In turn the most parsimonious model of GAM (Table 2, model B2) based only on the detailed data on the forest structure and the fit to the Hayne estimator of the Goldcrest’s density \((\widehat{D}_{H - G})\) included a smooth fit to DOM.FIR (RI = 1, F = 3.89, P = 0.002), AGE.FIR (RI = 0.709, F = 3.91, P < 0.001), DOM.PINE (RI = 1, F = 1.35, P = 0.003) and NO.SPEC (RI = 1, F = 4.67, P < 0.0001) and linear fit to DOM.SPRUCE (RI = 1, F = 2.01, P = 0.001) and AGE.SPRUCE (RI = 0.647, F = 3.11, P = 0.001). This model was slightly better for describing the variation of \(\widehat{D}_{H - G}\) than the second model (evidence ratio =1.008, Table 2, model B3).
However, the most parsimonious model, which apart from the coarse data used the forest structure and the Firecrest’s density \((\widehat{D}_{H - F})\) as additional predictors, fitted to \(\widehat{D}_{H - G}\) (Table 2, model C2) and revealed a smooth fit to CFORFARML, DOM.FIR, AGE.FIR, NO.SPEC, NDVI.MAR and PREC and a linear fit to ALTITUDE, LATITUDE, TEMP, DOM.SPRUCE, CODEFOR, AGE.SPRUCE and DOM.PINE. This model was definitely better than the second model (evidence ratio =37.3, Table 2, model C3).
In this case, the most important predictors based on RI included two variables capturing the main habitat gradients, i.e. CFORFARML (RI = 1, F = 13.07 P = 0.0001; Fig. 1a) and CODEFOR (RI = 1, F = 12.38, P = 0.0001; Fig. 1b). The first of them was characterized by a non-linear shape, while the second by a linear shape of the response function and represented the habitat gradient from large (CFORFARML) and small (CODEFOR) coniferous forests to (respectively) arable fields and deciduous forests. The highest values of \(\widehat{D}_{H - G}\) were found in plots where coniferous forests dominated. The next important variables described the forest stand structure. The highest \(\widehat{D}_{H - G}\) was noted in plots where the spruce (DOM.SPRUCE, RI = 1, F = 15.64, P = 0.0001; Fig. 1c) and the fir (DOM.FIR, RI = 1, F = 12.05, P = 0.0007; Fig. 1d) dominated, but in both cases old trees were clearly preferred, as shown by corresponding variables AGE.SPRUCE (RI = 1, F = 1.24, P = 0.003; Fig. 1e); and AGE.FIR (RI = 1, F = 4.84, P = 0.0007; Fig. 1f). The species also avoided the pine (DOM.PINE, RI = 1, F = 4.23, P = 0.01; Fig. 1g) and preferred forests with a low number of tree species (NO.SPEC, RI = 1, F = 1.97, P = 0.01; Fig. 1h). Then, NDVI.MAR (RI = 0.972, F = 2.10, P = 0.0001; Fig. 1i) showed that the species’ density increased in areas where the vegetation season began early. The next variables were TEMP (RI = 0.998, F = 1.12, P = 0.003; Fig. 1j) and PREC (RI = 0.972, F = 12.09, P = 0.0001; Fig. 1k) that indicated that the Goldcrest favoured relatively low temperatures and high precipitation. Equally important variables were ALTITUDE (RI = 0.998, F = 2.84, P = 0.0001; Fig. 1l), and LATITUDE (RI = 0.972, F = 1.52, P = 0.0001; Fig. 1m), revealing also a non-linear shape of the response. The highest Goldcrest’s density corresponded to higher elevations especially in the north of Poland. With the output of this model as the base, we created a predictive map of \(\widehat{D}_{H - G}\) (Fig. 2a).
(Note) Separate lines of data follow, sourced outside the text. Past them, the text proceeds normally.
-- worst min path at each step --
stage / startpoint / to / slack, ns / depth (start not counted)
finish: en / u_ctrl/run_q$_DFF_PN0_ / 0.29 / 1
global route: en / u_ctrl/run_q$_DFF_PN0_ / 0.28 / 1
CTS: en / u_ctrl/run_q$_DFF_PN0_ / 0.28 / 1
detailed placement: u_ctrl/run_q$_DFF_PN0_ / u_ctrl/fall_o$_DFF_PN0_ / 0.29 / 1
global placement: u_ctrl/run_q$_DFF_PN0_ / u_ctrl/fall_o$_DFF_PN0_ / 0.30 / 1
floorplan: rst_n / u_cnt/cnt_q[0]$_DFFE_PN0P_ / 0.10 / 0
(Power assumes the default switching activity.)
File: config.mk
export PLATFORM = sky130hd
export DESIGN_NAME = prio_intc
export DESIGN_NICKNAME = d
export VERILOG_FILES = /design/src/rtl/intc_pkg.sv /design/src/rtl/intc_bus_dec.sv /design/src/rtl/intc_prio_enc.sv /design/src/rtl/intc_resolver.sv /design/src/rtl/prio_intc.sv
export SDC_FILE = /design/constraint.sdc
export NUM_CORES = 1
export LEC_CHECK = 0
export BUFFER_PORTS_ARGS = -buffer_cell sky130_fd_sc_hd__buf_2
export CAP_MARGIN = 20
export CORE_MARGIN = 1
export CORE_UTILIZATION = 30
export CTS_CLUSTER_SIZE = 28
export DETAILED_ROUTE_END_ITERATION = 6
export HOLD_SLACK_MARGIN = 0.15
export PLACE_DENSITY = 0.58
export SETUP_SLACK_MARGIN = 0.3
export SLEW_MARGIN = 20
export SYNTH_ARGS = -nofsm -noshare
export SYNTH_HDL_FRONTEND = slang
export SYNTH_SLANG_ARGS = --single-unit
File: constraint.sdc
create_clock -name clk -period 2.02 [get_ports clk]
set_input_delay 0.202 -clock clk [delete_from_list [all_inputs] [get_ports clk]]
set_output_delay 0.202 -clock clk [all_outputs]
set_load 0.02 [all_outputs]
### src/rtl/shift_funnel_pkg.sv
package shift_funnel_pkg;

    typedef enum logic [1:0] {
        KIND_LOGIC  = 2'b00,
        KIND_ARITH  = 2'b01,
        KIND_ROTATE = 2'b10,
        KIND_RSVD   = 2'b11
    } shift_kind_e;

    typedef struct packed {
        logic        right;
        shift_kind_e kind;
    } shift_ctrl_t;

    // The reserved code folds onto the logical kind.
    function automatic shift_kind_e fold_kind(input logic [1:0] raw);
        shift_kind_e k;
        k = shift_kind_e'(raw);
        if (k == KIND_RSVD) begin
            k = KIND_LOGIC;
        end
        return k;
    endfunction

    function automatic shift_ctrl_t make_ctrl(input logic right, input logic [1:0] raw);
        shift_ctrl_t c;
        c.right = right;
        c.kind  = fold_kind(raw);
        return c;
    endfunction

endpackage

### src/rtl/shift_source_builder.sv
module shift_source_builder
    import shift_funnel_pkg::*;
#(
    parameter int DATA_W = 16,
    localparam int AMT_W = $clog2(DATA_W),
    localparam int FILL_W = DATA_W - 1,
    localparam int SRC_W = DATA_W + FILL_W
) (
    input  logic [DATA_W-1:0] operand,
    input  logic [AMT_W-1:0]  amount,
    input  shift_ctrl_t       ctrl,
    output logic [SRC_W-1:0]  source,
    output logic [AMT_W-1:0]  offset
);

    logic [FILL_W-1:0] fill;

    always_comb begin
        fill = '0;
        case (ctrl.kind)
            KIND_ROTATE: fill = ctrl.right ? operand[FILL_W-1:0] : operand[DATA_W-1:1];
            KIND_ARITH:  fill = ctrl.right ? {FILL_W{operand[DATA_W-1]}} : '0;
            default:     fill = '0;
        endcase
    end

    // Right: fill above operand, offset k. Left: operand above fill, offset N-1-k.
    always_comb begin
        if (ctrl.right) begin
            source = {fill, operand};
            offset = amount;
        end else begin
            source = {operand, fill};
            offset = ~amount;
        end
    end

endmodule
==> src/rtl/wdg_tick_timer.sv <==
module wdg_tick_timer
    import wdg_pkg::*;
(
    input  logic              clk,
    input  logic              rst,
    input  logic              ref_tick,
    input  logic              ctl_wr,
    input  logic [DATA_W-1:0] ctl_wdata,
    output tmr_ctl_t          ctl_q,
    output logic              tick
);
    logic [RLD_W-1:0] acc_q;
    logic             live;
    logic             last;

    assign live = ctl_q.en && ref_tick && (ctl_q.reload != '0);
    assign last = (acc_q == ctl_q.reload - RLD_W'(1));
    assign tick = live && last;

    always_ff @(posedge clk) begin
        if (rst) begin
            ctl_q <= '0;
            acc_q <= '0;
        end else if (ctl_wr) begin
            ctl_q <= tmr_ctl_t'(ctl_wdata);
            acc_q <= '0;
        end else if (live) begin
            if (last) begin
                acc_q <= '0;
                if (!ctl_q.periodic) ctl_q.en <= 1'b0;
            end else begin
                acc_q <= acc_q + RLD_W'(1);
            end
        end
    end
endmodule

==> src/rtl/wdg_countdown.sv <==
module wdg_countdown
    import wdg_pkg::*;
(
    input  logic             clk,
    input  logic             rst,
    input  logic             tick,
    input  logic             start,
    input  logic             stop,
    input  logic [PER_W-1:0] period,
    input  logic             irq_en,
    input  logic             rst_en,
    output logic [PER_W-1:0] count,
    output logic [STG_W-1:0] stage,
    output logic             running,
    output logic             irq,
    output logic             sys_rst
);
    wd_state_e state_q;
    logic      expire;

    assign running = (state_q == WD_COUNT);
    assign expire  = running && tick && (count <= PER_W'(1));

    always_ff @(posedge clk) begin
        if (rst) begin
            state_q <= WD_OFF;
            count   <= '0;
            stage   <= '0;
            irq     <= 1'b0;
            sys_rst <= 1'b0;
        end else begin
            sys_rst <= 1'b0;
            if (stop) begin
                state_q <= WD_OFF;
                irq     <= 1'b0;
            end else if (start) begin
                state_q <= WD_COUNT;
                count   <= period;
                stage   <= '0;
                irq     <= 1'b0;
            end else if (expire) begin
                count <= period;
                if (irq_en) irq <= 1'b1;
                if (stage == LAST_STG) begin
                    state_q <= WD_TRIPPED;
                    sys_rst <= rst_en;
                end else begin
                    stage <= stage + STG_W'(1);
                end
            end else if (running && tick) begin
                count <= count - PER_W'(1);
            end
        end
    end
endmodule
File: src/rtl/mc_ctrl_fsm.sv
module mc_ctrl_fsm
  import mc_ctrl_pkg::*;
(
  input  logic        clk,
  input  logic        rst,
  input  logic [5:0]  opcode,
  output logic [3:0]  step_code,
  output logic        pc_wr_en,
  output logic        pc_wr_cond,
  output logic        addr_sel_data,
  output logic        mem_rd,
  output logic        mem_wr,
  output logic        ir_load,
  output logic        dst_sel_rd,
  output logic        wb_sel_mem,
  output logic        rf_wr,
  output logic        alu_a_sel,
  output logic [1:0]  alu_b_sel,
  output logic [1:0]  alu_mode,
  output logic [1:0]  pc_next_sel
);

  step_e cur_step;
  step_e nxt_step;
  ctrl_t ctl;

  mc_ctrl_next u_next (
    .clk(clk), .rst(rst), .cur(cur_step), .opcode(opcode), .nxt(nxt_step)
  );

  mc_ctrl_state_reg u_sreg (
    .clk(clk), .rst(rst), .nxt(nxt_step), .cur(cur_step)
  );

  mc_ctrl_out u_out (
    .clk(clk), .rst(rst), .cur(cur_step), .ctl(ctl)
  );

  assign step_code     = cur_step;
  assign pc_wr_en      = ctl.pc_wr_en;
  assign pc_wr_cond    = ctl.pc_wr_cond;
  assign addr_sel_data = ctl.addr_sel_data;
  assign mem_rd        = ctl.mem_rd;
  assign mem_wr        = ctl.mem_wr;
  assign ir_load       = ctl.ir_load;
  assign dst_sel_rd    = ctl.dst_sel_rd;
  assign wb_sel_mem    = ctl.wb_sel_mem;
  assign rf_wr         = ctl.rf_wr;
  assign alu_a_sel     = ctl.alu_a_sel;
  assign alu_b_sel     = ctl.alu_b_sel;
  assign alu_mode      = ctl.alu_mode;
  assign pc_next_sel   = ctl.pc_next_sel;

  p_reset_fetch_r1: assert property (@(posedge clk)
    rst |=> step_code == 4'd0);
  p_jump_return_r10: assert property (@(posedge clk) disable iff (rst)
    (step_code == 4'd9) |=> (step_code == 4'd0));
  p_branch_return_r9: assert property (@(posedge clk) disable iff (rst)
    pc_wr_cond |=> ir_load);

endmodule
GAM fit for the Goldcrest density. a CFORFARML represents the gradient from a large area of coniferous forest (C.forest) to arable fields (Farmland); b CODEFOR represented a habitat gradient from small area of coniferous forest (S.c.forest) to large area of deciduous forest (D.forest); c DOM.SPRUCE, d DOM.FIR, e DOM.PINE reflect forest where share of (respectively) spruce fir and pine are low (L.share) and where these species dominated (H.share); f AGE.SPRUCE, g AGE.FIR reflect forest where occur young spruce and fir (Young), while (Old)—shows forest where dominated old these species; h NO.SPEC represented the number of tree species (L.number)—areas with low number of tree species, while (H.number)—areas with high number of species; i NDVI.MAR reflect area where green vegetation in March is low (Low) to area where vegetation in march is high (High); j TEMP represented the temperature gradient, (Low)—areas areas with low temperature, while (High)—areas with high temperature; k PREC represented the level of precipitation (Low)—areas with low level of precipitation, while (High)—areas with high level of precipitation; l ALTITUDE represented a geographical gradient from area of low elevation (Low) to area of high elevation (High); m LATITUDE represented geographical gradient from south (South) to north (North). The y-axis: density—(s) smoother function with estimate degrees of freedom in parenthesis (Hastie and Tibshirani 1990; Brown 2011). The shaded areas represent standard errors of the estimate curves
Predictive maps of Hayne estimator of Goldcrest (a) and Firecrest (b) density
Habitat use by Firecrest and predictive map of \(\widehat{D}_{H - F}\)
Based on the remotely sensed coarse data only (the same dataset as in \(\widehat{D}_{H - G}\)) and the fit to the Hayne estimator of the Firecrest’s density \((\widehat{D}_{H - F})\), the model of GAM (Table 2, model D2) included a smooth fit to ALTITUDE (RI = 0.994, F = 3.54, P = 0.0001), and LATITUDE (RI = 0.926, F = 2.22, P = 0.0001); and a linear fit to CODEFOR (RI = 1, F = 2.32, P = 0.001), FARMLMFOR (RI = 1, F = 3.11, P = 0.0001), TEMP (RI = 0.999, F = 2.87, P = 0.0001), DMFOR (RI = 0.994, F = 1.97, P = 0.001) and PREC (RI = 0.627, F = 1.54, P = 0.004). This model explained the variation of \(\widehat{D}_{H - F}\) better than the second model in our candidate set (evidence ratio 1.46, Table 2, model D3).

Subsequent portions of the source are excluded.